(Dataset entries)
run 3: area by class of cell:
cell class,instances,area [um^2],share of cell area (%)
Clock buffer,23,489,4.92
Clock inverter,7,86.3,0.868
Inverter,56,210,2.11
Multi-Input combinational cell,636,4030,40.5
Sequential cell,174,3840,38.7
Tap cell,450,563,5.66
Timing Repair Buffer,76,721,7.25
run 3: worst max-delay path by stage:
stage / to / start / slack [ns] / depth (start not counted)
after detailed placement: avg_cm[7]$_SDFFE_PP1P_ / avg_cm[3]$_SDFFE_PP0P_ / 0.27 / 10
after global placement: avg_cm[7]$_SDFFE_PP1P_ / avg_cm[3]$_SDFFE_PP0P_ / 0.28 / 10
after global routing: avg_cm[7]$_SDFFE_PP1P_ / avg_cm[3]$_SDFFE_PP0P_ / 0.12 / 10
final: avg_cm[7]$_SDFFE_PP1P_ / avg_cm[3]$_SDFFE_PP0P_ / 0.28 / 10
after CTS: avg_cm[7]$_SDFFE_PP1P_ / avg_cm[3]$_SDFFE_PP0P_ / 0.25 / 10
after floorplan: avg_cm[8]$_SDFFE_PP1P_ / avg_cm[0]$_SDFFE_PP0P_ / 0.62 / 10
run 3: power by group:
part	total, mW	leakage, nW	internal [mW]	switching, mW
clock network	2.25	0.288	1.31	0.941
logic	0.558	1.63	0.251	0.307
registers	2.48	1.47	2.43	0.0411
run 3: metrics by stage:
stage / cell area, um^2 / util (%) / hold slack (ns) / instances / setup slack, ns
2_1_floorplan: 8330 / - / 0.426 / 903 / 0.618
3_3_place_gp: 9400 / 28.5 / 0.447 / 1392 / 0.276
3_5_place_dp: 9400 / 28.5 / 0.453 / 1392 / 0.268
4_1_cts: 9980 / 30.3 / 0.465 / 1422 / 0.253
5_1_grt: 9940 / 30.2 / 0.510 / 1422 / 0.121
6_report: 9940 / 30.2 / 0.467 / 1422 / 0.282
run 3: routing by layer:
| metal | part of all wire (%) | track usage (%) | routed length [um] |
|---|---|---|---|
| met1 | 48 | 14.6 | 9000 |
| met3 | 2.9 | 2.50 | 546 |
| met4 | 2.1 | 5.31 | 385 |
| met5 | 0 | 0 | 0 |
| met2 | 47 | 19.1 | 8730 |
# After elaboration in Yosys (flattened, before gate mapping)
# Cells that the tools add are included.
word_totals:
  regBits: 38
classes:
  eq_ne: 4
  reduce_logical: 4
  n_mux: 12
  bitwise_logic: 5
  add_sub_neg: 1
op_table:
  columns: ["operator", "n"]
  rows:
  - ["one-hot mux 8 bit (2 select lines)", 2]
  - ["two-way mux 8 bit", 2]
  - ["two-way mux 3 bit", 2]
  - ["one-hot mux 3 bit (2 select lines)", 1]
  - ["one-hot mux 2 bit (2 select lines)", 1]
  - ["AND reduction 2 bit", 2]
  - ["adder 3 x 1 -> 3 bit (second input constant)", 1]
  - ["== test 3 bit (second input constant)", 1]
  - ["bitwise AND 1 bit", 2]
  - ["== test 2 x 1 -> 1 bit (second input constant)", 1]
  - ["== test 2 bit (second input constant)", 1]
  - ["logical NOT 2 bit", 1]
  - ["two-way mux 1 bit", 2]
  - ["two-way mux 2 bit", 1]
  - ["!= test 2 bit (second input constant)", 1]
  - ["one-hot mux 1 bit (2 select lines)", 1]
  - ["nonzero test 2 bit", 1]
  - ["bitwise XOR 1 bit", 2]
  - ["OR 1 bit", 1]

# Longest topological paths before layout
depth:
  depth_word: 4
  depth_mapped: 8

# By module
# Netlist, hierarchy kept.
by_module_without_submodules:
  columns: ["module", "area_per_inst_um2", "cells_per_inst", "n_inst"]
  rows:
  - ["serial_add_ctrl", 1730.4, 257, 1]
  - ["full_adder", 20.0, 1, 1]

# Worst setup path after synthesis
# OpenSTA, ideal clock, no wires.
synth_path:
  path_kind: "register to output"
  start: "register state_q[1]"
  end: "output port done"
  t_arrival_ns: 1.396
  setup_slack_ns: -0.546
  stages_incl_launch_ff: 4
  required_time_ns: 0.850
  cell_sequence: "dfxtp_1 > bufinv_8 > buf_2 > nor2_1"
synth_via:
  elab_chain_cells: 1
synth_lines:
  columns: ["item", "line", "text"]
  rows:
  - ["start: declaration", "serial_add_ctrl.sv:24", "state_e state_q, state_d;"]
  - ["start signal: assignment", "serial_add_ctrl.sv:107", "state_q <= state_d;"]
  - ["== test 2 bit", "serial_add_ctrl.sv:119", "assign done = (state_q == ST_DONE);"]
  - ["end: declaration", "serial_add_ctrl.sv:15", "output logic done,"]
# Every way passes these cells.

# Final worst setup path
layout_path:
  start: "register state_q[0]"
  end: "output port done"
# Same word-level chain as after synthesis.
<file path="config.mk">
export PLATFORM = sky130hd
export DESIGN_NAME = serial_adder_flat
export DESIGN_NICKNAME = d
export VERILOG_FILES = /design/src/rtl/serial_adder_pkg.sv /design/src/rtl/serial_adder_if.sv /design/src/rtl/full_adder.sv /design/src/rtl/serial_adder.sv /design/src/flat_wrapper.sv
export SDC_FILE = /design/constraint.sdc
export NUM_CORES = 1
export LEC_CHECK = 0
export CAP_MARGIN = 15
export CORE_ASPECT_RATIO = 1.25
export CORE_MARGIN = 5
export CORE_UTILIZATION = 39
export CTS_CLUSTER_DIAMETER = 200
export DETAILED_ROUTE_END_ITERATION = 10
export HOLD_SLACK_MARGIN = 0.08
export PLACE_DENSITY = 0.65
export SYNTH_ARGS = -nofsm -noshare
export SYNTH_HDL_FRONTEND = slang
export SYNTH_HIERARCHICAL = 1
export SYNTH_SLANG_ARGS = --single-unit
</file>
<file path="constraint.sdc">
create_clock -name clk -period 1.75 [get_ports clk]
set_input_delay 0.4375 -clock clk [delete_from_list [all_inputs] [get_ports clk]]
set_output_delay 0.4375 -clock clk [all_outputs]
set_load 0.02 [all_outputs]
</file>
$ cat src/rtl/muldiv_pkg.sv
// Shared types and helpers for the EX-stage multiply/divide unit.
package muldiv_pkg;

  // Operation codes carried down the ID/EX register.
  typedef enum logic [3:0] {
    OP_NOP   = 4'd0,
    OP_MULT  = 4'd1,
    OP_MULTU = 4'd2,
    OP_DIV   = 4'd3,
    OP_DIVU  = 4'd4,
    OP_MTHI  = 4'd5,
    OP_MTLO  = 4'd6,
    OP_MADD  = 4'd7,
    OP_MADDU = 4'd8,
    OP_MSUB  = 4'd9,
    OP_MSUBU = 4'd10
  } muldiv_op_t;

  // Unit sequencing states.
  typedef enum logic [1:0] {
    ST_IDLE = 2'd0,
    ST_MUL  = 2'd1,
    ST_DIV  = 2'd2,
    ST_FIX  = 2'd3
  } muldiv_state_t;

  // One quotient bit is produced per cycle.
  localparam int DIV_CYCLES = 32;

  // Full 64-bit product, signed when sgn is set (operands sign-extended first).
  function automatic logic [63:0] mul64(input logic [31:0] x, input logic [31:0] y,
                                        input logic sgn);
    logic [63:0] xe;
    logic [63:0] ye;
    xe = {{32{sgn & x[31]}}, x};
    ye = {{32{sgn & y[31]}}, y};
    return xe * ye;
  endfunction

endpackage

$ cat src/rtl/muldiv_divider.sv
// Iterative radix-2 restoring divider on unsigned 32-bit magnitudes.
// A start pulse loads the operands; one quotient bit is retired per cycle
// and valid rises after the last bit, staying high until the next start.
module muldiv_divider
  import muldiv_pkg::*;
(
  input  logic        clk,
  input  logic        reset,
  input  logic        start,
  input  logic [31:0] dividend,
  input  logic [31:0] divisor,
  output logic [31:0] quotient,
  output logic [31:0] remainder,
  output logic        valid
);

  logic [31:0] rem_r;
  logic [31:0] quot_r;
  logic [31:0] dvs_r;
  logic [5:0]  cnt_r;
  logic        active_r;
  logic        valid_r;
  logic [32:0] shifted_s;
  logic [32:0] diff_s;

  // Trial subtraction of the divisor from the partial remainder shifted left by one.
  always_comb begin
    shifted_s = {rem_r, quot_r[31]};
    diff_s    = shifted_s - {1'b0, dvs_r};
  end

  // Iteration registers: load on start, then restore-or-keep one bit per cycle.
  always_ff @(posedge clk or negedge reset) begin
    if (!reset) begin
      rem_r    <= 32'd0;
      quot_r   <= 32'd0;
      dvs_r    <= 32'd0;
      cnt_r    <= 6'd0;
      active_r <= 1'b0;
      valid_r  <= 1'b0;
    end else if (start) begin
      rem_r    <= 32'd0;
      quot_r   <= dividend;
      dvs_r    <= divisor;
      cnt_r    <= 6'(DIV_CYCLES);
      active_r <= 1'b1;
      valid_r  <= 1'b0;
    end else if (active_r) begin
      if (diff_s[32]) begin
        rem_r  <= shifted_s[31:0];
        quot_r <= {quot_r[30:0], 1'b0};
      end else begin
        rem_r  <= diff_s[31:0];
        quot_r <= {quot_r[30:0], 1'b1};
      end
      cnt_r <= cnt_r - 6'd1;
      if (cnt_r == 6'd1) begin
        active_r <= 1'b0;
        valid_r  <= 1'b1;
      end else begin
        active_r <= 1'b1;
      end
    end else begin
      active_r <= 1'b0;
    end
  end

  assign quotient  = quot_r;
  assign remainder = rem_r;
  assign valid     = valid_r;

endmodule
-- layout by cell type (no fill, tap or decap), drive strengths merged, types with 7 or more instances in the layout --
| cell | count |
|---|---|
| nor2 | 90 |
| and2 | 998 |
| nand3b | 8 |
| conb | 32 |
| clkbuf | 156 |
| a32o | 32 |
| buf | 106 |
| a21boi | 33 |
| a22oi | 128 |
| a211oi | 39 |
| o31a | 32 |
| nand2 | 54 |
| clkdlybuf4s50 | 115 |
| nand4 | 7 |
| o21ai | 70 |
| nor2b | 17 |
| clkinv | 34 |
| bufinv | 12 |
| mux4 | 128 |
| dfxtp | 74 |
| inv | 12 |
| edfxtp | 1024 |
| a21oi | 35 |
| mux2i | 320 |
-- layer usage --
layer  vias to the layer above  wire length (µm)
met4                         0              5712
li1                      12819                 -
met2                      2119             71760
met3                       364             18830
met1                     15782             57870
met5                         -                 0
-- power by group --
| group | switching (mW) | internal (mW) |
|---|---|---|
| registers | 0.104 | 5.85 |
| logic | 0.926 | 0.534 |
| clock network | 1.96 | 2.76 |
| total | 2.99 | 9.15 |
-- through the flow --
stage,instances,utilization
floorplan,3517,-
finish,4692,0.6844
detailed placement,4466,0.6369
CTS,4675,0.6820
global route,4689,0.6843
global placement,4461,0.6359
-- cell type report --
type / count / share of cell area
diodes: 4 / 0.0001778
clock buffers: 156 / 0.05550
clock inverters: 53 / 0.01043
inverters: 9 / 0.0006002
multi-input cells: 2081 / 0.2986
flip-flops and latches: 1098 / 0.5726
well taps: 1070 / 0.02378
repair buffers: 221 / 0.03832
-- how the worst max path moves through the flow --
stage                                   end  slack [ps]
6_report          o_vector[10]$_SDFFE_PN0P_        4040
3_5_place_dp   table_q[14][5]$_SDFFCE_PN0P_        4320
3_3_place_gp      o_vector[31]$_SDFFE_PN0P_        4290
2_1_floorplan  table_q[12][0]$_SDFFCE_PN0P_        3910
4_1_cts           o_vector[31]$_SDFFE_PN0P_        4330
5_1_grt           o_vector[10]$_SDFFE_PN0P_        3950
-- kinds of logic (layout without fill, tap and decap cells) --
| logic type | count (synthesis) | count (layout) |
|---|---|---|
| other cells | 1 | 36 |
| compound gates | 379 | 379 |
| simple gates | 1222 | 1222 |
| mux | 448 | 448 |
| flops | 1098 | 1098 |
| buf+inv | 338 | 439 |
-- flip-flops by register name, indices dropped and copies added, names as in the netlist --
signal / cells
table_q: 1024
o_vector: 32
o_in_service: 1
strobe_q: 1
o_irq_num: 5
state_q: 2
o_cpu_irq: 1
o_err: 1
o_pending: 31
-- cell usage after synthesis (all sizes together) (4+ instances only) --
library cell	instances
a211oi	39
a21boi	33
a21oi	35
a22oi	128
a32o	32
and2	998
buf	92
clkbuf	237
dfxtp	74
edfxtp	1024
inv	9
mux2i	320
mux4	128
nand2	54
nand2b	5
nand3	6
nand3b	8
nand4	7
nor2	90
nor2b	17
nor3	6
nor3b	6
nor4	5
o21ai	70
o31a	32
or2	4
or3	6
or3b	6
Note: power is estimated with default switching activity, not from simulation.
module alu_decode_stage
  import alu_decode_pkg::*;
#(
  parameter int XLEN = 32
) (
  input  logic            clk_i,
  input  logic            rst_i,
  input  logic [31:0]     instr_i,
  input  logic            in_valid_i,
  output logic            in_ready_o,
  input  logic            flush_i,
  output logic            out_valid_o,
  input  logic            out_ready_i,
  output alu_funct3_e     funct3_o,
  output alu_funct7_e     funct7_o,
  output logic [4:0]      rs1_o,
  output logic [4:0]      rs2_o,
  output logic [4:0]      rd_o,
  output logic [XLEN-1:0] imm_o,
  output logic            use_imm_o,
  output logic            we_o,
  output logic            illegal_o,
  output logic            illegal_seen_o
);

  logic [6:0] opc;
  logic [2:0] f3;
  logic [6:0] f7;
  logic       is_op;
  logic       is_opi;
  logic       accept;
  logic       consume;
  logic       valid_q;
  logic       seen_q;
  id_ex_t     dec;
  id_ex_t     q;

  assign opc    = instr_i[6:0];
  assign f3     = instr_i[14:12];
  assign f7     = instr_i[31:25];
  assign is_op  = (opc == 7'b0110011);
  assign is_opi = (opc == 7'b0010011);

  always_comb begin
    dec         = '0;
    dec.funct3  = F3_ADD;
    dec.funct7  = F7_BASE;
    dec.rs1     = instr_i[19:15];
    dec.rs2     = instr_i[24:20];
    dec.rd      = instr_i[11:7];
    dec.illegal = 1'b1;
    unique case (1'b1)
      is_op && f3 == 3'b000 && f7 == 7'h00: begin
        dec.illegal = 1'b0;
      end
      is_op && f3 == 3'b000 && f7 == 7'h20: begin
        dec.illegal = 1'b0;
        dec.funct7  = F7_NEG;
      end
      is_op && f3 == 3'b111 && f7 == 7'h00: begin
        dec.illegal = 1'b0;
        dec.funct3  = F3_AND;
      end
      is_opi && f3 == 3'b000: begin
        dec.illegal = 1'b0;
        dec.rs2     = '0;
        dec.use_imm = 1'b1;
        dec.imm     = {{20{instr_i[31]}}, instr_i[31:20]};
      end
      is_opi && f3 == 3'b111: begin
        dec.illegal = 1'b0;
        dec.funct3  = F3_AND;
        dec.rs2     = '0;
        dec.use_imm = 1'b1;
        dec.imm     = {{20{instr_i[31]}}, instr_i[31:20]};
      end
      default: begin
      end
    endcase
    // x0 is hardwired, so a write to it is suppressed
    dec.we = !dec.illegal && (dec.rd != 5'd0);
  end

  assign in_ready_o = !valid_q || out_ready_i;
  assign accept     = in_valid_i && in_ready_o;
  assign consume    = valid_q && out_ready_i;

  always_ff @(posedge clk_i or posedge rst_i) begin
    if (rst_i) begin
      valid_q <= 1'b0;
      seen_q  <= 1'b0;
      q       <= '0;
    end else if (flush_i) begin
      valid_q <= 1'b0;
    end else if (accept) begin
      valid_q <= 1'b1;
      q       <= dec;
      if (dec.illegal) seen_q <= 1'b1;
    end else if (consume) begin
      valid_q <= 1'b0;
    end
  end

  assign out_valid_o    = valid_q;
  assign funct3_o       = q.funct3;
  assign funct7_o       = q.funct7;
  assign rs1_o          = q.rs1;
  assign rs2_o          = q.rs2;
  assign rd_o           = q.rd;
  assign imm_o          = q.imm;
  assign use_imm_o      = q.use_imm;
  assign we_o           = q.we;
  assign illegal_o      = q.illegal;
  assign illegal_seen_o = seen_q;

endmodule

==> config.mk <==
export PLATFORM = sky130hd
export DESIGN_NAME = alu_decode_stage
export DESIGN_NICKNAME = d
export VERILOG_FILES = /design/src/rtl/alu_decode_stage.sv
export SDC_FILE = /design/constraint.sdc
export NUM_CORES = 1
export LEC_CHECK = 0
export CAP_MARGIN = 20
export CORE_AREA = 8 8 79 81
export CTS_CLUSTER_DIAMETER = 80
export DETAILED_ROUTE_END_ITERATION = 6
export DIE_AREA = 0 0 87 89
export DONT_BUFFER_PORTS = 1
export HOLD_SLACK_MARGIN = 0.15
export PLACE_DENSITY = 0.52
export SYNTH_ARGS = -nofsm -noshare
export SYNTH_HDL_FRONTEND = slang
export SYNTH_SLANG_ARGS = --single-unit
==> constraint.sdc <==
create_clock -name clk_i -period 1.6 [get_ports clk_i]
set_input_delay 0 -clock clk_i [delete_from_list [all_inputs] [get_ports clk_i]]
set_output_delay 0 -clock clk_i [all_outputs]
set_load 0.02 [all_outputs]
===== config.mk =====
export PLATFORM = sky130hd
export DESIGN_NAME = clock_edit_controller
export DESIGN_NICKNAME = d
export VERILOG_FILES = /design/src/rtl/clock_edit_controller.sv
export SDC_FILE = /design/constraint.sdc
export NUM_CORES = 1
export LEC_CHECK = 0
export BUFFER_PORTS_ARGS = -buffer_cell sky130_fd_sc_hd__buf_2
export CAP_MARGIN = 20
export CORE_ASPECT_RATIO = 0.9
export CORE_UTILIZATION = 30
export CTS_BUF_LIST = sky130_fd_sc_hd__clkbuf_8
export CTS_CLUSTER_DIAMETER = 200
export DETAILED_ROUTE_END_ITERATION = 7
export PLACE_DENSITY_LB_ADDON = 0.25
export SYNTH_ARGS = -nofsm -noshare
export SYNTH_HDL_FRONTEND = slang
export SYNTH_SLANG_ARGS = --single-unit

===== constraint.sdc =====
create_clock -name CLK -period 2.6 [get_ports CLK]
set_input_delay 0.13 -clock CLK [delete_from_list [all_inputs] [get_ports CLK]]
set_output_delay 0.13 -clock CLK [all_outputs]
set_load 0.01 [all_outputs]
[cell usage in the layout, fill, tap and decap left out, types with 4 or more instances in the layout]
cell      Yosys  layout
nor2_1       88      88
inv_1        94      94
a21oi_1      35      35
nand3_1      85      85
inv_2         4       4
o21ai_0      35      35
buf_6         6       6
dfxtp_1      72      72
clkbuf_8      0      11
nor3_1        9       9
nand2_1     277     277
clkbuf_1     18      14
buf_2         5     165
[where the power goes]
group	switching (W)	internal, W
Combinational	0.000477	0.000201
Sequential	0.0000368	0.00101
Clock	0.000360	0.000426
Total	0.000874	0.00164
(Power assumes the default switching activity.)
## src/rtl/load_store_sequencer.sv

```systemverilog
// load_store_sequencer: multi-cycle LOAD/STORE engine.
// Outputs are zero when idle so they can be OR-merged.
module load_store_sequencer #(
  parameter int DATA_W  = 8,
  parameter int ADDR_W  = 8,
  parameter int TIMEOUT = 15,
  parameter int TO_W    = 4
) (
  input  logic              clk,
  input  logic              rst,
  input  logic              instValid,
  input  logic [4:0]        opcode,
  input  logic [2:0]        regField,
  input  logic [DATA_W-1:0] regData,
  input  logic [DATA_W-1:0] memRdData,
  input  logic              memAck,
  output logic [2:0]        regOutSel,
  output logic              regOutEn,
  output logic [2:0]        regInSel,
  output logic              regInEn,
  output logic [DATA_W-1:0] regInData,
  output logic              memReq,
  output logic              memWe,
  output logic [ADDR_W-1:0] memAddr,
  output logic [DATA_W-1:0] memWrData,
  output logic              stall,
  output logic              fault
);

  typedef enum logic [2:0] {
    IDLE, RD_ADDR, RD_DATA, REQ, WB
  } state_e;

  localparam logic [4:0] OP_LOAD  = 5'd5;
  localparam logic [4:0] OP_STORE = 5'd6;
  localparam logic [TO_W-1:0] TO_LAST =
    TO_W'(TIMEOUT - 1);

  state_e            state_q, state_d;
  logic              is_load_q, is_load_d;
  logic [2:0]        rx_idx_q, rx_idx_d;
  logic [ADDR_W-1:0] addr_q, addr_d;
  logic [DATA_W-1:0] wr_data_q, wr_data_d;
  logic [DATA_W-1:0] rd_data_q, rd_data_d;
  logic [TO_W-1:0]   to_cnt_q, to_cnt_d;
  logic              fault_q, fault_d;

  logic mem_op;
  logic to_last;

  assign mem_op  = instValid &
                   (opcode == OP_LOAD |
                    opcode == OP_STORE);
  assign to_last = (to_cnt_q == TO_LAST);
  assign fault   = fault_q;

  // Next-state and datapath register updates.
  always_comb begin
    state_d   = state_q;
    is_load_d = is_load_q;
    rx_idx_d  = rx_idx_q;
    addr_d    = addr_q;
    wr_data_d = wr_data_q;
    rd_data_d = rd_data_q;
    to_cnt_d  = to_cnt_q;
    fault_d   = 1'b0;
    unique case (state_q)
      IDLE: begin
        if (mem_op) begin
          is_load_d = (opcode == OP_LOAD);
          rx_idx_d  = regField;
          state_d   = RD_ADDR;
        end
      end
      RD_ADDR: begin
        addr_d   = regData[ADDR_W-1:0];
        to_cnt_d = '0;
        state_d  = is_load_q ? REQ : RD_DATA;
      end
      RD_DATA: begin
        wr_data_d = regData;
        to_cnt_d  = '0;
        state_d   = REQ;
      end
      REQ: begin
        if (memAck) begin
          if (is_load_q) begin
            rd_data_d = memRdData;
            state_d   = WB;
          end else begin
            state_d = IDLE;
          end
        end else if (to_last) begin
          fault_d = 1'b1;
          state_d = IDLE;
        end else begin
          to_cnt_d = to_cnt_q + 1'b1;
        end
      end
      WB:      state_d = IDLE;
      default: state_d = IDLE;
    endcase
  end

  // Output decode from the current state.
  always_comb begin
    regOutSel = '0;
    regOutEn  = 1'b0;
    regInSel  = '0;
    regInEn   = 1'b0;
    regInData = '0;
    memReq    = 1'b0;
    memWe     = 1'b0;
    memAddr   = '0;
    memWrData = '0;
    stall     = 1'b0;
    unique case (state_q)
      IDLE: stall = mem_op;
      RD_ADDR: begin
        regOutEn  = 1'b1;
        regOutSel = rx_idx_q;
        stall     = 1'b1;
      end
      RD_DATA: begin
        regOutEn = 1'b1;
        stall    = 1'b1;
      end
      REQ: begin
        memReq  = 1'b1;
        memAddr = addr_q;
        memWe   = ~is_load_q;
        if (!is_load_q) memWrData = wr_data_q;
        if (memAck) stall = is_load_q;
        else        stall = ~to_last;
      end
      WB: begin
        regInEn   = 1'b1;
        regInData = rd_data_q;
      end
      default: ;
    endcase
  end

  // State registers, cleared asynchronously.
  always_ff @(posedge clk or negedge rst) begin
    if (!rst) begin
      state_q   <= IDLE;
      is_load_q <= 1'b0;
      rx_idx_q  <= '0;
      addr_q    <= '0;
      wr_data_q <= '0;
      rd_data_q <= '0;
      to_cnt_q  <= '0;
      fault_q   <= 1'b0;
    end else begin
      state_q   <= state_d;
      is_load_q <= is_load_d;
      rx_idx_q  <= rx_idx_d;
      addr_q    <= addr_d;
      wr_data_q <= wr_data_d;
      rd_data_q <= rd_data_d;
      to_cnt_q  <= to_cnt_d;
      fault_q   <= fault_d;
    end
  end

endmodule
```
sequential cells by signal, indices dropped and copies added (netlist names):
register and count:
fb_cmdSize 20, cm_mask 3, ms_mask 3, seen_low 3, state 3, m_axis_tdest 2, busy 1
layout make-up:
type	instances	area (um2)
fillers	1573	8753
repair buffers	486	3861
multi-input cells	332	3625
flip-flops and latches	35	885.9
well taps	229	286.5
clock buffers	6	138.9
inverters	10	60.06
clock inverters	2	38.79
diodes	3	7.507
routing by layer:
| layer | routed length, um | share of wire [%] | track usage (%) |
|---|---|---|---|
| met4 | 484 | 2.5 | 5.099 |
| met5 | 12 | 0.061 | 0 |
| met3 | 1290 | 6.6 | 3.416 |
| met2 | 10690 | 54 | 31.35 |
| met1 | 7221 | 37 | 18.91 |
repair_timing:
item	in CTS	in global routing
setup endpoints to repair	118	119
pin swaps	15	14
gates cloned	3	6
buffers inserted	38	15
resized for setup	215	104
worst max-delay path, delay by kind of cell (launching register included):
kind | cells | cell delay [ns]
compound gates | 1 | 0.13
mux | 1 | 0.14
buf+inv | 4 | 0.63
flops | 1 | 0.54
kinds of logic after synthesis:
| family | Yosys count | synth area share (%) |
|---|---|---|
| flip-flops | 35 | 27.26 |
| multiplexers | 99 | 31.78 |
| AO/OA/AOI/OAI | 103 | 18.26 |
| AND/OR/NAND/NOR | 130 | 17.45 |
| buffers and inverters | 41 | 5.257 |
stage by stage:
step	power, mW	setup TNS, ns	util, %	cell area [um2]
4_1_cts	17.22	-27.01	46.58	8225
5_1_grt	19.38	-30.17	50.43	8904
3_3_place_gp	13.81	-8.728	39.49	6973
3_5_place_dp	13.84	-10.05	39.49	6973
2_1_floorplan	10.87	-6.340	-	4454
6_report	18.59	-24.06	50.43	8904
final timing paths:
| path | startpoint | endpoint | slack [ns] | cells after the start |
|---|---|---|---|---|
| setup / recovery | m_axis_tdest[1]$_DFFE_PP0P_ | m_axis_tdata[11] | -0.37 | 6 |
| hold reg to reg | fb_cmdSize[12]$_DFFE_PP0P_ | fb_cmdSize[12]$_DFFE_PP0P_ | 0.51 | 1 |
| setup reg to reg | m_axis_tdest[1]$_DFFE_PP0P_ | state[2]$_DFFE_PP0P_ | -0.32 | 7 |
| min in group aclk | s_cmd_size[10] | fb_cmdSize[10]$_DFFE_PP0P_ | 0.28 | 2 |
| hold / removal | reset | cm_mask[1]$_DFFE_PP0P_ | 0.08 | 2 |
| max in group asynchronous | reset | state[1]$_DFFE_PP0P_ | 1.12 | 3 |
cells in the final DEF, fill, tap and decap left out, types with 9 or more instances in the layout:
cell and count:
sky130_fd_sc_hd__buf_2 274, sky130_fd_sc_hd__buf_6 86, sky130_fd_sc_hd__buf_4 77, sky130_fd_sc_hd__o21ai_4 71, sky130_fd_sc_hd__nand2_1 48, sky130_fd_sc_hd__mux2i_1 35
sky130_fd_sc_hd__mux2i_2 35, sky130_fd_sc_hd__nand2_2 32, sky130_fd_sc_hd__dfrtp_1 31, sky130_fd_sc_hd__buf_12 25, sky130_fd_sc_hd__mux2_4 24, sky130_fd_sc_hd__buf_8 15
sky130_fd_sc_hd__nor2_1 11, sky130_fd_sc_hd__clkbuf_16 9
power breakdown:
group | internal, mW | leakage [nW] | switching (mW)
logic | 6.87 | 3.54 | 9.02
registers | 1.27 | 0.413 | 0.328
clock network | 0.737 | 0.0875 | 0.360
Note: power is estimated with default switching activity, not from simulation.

■ **Required action**
Starting at the line above that contains "bitwise_logic: 5", write out each line exactly until the line that contains "1730.4, 257, 1]" has been written, and stop there.

■ **Result below**
  bitwise_logic: 5
  add_sub_neg: 1
op_table:
  columns: ["operator", "n"]
  rows:
  - ["one-hot mux 8 bit (2 select lines)", 2]
  - ["two-way mux 8 bit", 2]
  - ["two-way mux 3 bit", 2]
  - ["one-hot mux 3 bit (2 select lines)", 1]
  - ["one-hot mux 2 bit (2 select lines)", 1]
  - ["AND reduction 2 bit", 2]
  - ["adder 3 x 1 -> 3 bit (second input constant)", 1]
  - ["== test 3 bit (second input constant)", 1]
  - ["bitwise AND 1 bit", 2]
  - ["== test 2 x 1 -> 1 bit (second input constant)", 1]
  - ["== test 2 bit (second input constant)", 1]
  - ["logical NOT 2 bit", 1]
  - ["two-way mux 1 bit", 2]
  - ["two-way mux 2 bit", 1]
  - ["!= test 2 bit (second input constant)", 1]
  - ["one-hot mux 1 bit (2 select lines)", 1]
  - ["nonzero test 2 bit", 1]
  - ["bitwise XOR 1 bit", 2]
  - ["OR 1 bit", 1]

# Longest topological paths before layout
depth:
  depth_word: 4
  depth_mapped: 8

# By module
# Netlist, hierarchy kept.
by_module_without_submodules:
  columns: ["module", "area_per_inst_um2", "cells_per_inst", "n_inst"]
  rows:
  - ["serial_add_ctrl", 1730.4, 257, 1]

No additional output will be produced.